BISNIS.COM, JAKARTA—Instansi Bea dan Cukai memberi andil besar atas peningkatan lamanya waktu tinggal kontainer atau dwelling time terhadap peti kemas impor kategori jalur merah, selebihnya di sebabkan keterbatasan infrastruktur di terminal peti kemas asal dan lokasi Tempat Penimbunan Sementara (TPS) behandle di pelabuhan Tanjung Priok serta prilaku importir yang sengaja menumpuk kargonya di lini 1.
Perkembangan Dwelling Time Jalur Merah di Priok Mei-Juni 2013
Proses | Mei | Juni |
Surat Pemberitahuan Jalur Merah | 6 hari | 2 hari |
Pemeriksaaan fisik | 4 hari | 5 hari |
Menuggu penerbitan Surat Perintah Pengeluaran Barang | 4 hari | 3 hari |
Total | 14 hari | 10 hari |
Sumber: kompilasi dari survei di JICT
Data yang di peroleh Bisnis hari ini, Kamis (4/7/2013), menyebutkan andil Bea dan Cukai dalam rangkaian dwelling time peti kemas impor jalur merah di pelabuhan Tanjung priok, memiliki porsi yang cukup besar yakni mulai dari penerbitan surat pemberitahuan jalur merah (SPJM) yang diajukan oleh importir, kegiatan pemeriksaan fisik peti kemas (behandle) hingga penerbitan surat perintah pengeluaran barang (SPPB).

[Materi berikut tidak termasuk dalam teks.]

$ cat config.mk
export PLATFORM = sky130hd
export DESIGN_NAME = dla_accum_quant
export DESIGN_NICKNAME = d
export VERILOG_FILES = /design/src/rtl/dla_pkg.sv /design/src/rtl/dla_requant.sv /design/src/rtl/dla_accum_quant.sv
export SDC_FILE = /design/constraint.sdc
export NUM_CORES = 1
export LEC_CHECK = 0
export ABC_CLOCK_PERIOD_IN_PS = 6550
export CAP_MARGIN = 10
export CORE_MARGIN = 2
export CORE_UTILIZATION = 30
export DETAILED_ROUTE_END_ITERATION = 10
export PLACE_DENSITY = 0.44
export SLEW_MARGIN = 20
export SYNTH_ARGS = -nofsm -noshare
export SYNTH_HDL_FRONTEND = slang
export SYNTH_SLANG_ARGS = --single-unit
$ cat constraint.sdc
create_clock -name dla_core_clk -period 6.55 [get_ports dla_core_clk]
set_input_delay 1.6375 -clock dla_core_clk [delete_from_list [all_inputs] [get_ports dla_core_clk]]
set_output_delay 1.6375 -clock dla_core_clk [all_outputs]
set_load 0.02 [all_outputs]
$ cat src/rtl/dla_pkg.sv
// Shared constants and arithmetic helpers for the DLA accumulate/requantize datapath.
package dla_pkg;

    localparam int unsigned PSUM_W  = 35;
    localparam int unsigned ACC_W   = 48;
    localparam int unsigned BIAS_W  = 32;
    localparam int unsigned OUT_W   = 16;
    localparam int unsigned SHIFT_W = 6;

    // Two guard bits hold acc + psum + bias without wrapping before saturation.
    localparam int unsigned SUM_W = ACC_W + 2;

    typedef struct packed {
        logic                    clip;
        logic signed [ACC_W-1:0] val;
    } acc_sat_t;

    typedef struct packed {
        logic                    clip;
        logic signed [OUT_W-1:0] val;
    } out_sat_t;

    function automatic acc_sat_t sat_acc(input logic signed [SUM_W-1:0] x);
        acc_sat_t res;
        res.clip = (x[SUM_W-1:ACC_W-1] != {(SUM_W-ACC_W+1){x[SUM_W-1]}});
        if (res.clip) begin
            res.val = x[SUM_W-1] ? {1'b1, {(ACC_W-1){1'b0}}} : {1'b0, {(ACC_W-1){1'b1}}};
        end else begin
            res.val = x[ACC_W-1:0];
        end
        return res;
    endfunction

    function automatic out_sat_t sat_out(input logic signed [ACC_W:0] x);
        out_sat_t res;
        res.clip = (x[ACC_W:OUT_W-1] != {(ACC_W-OUT_W+2){x[ACC_W]}});
        if (res.clip) begin
            res.val = x[ACC_W] ? {1'b1, {(OUT_W-1){1'b0}}} : {1'b0, {(OUT_W-1){1'b1}}};
        end else begin
            res.val = x[OUT_W-1:0];
        end
        return res;
    endfunction

    // Round-half-up arithmetic right shift; one extra bit keeps the rounding add from overflowing.
    function automatic logic signed [ACC_W:0] rshift_rnd(input logic signed [ACC_W-1:0] x,
                                                         input logic [SHIFT_W-1:0]  sh);
        logic signed [ACC_W:0] ext;
        logic signed [ACC_W:0] rnd;
        logic signed [ACC_W:0] sum;
        ext = {x[ACC_W-1], x};
        rnd = '0;
        if (sh != '0) begin
            rnd = (ACC_W+1)'(1) << (sh - SHIFT_W'(1));
        end
        sum = ext + rnd;
        return sum >>> sh;
    endfunction

endpackage

$ cat src/rtl/dla_requant.sv
// Combinational requantizer: rounding shift, optional ReLU, saturation to the output width.
module dla_requant
    import dla_pkg::*;
(
    input  logic signed [ACC_W-1:0]   sum_i,
    input  logic        [SHIFT_W-1:0] shift_i,
    input  logic                      relu_i,
    output logic signed [OUT_W-1:0]   data_o,
    output logic                      clip_o
);

    logic signed [ACC_W:0] shifted;
    out_sat_t              sat;

    always_comb begin
        shifted = rshift_rnd(sum_i, shift_i);
        // ReLU happens before saturation so zeroing never counts as a clip.
        if (relu_i && shifted[ACC_W]) begin
            shifted = '0;
        end
        sat    = sat_out(shifted);
        data_o = sat.val;
        clip_o = sat.clip;
    end

endmodule
<file path="config.mk">
export PLATFORM = sky130hd
export DESIGN_NAME = generation_engine
export DESIGN_NICKNAME = d
export VERILOG_FILES = /design/src/rtl/generation_engine.sv
export SDC_FILE = /design/constraint.sdc
export NUM_CORES = 1
export LEC_CHECK = 0
export ABC_AREA = 0
export CORE_MARGIN = 1
export CORE_UTILIZATION = 63
export CTS_CLUSTER_DIAMETER = 100
export CTS_CLUSTER_SIZE = 40
export DETAILED_ROUTE_END_ITERATION = 12
export GPL_ROUTABILITY_DRIVEN = 1
export PLACE_DENSITY = 0.86
export SLEW_MARGIN = 15
export SYNTH_ARGS = -nofsm -noshare
export SYNTH_HDL_FRONTEND = slang
export SYNTH_SLANG_ARGS = --single-unit
export TNS_END_PERCENT = 5
</file>
<file path="constraint.sdc">
create_clock -name ph1 -period 11.1 [get_ports ph1]
set_input_delay 1.665 -clock ph1 [delete_from_list [all_inputs] [get_ports ph1]]
set_output_delay 1.665 -clock ph1 [all_outputs]
set_load 0.05 [all_outputs]
</file>
### src/rtl/sec_timer_core_pkg.sv
// Shared definitions for the seconds timer core: default sizing and the
// FSM state encoding used by the timer and anything that decodes its state.
package sec_timer_core_pkg;

    // 13 bits is the narrowest width that holds 99:59 as total seconds
    localparam int DEFAULT_CNT_W   = 13;
    localparam int DEFAULT_MAX_SEC = 5999;

    typedef enum logic [1:0] {
        TMR_IDLE  = 2'd0,
        TMR_RUN   = 2'd1,
        TMR_PAUSE = 2'd2,
        TMR_DONE  = 2'd3
    } tmr_state_t;

endpackage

Pada Mei 2013, rata-rata proses SPJM hingga BAT terhadap peti kemas impor jalur merah di JICT (Jakarta International Container Terminal) mencapai 6 hari, kemudian turun menjadi rata-rata 2 hari pada Juni.
Selanjutnya, sejak peti kemas masuk ke lokasi behandle hingga dilakukan pemeriksaan fisik oleh petugas Bea dan Cukai rata-rata memakan waktu 4 hari (Mei) tetapi melonjak menjadi 5 hari pada Juni.
Kemudian, setelah di-behandle dan menunggu terbitnya SPPB rata-rata memakan waktu 4 hari (Mei) dan turun menjadi 3 hari pada Juni.
Adapun lamanya peti kemas yang sudah mengantongi SPPB tetapi tidak langsung diambil pemiliknya rata-rata bisa mencapai 2-3 hari.
Kondisi tersebut tidak jauh berbeda yang dialami peti kemas impor jalur merah dari TPK Koja, bahkan proses behandle oleh petugas Bea dan Cukai di lokasi behandle bisa mencapai rata-rata lima hari (Mei) dan melonjak jadi enam hari pada Juni.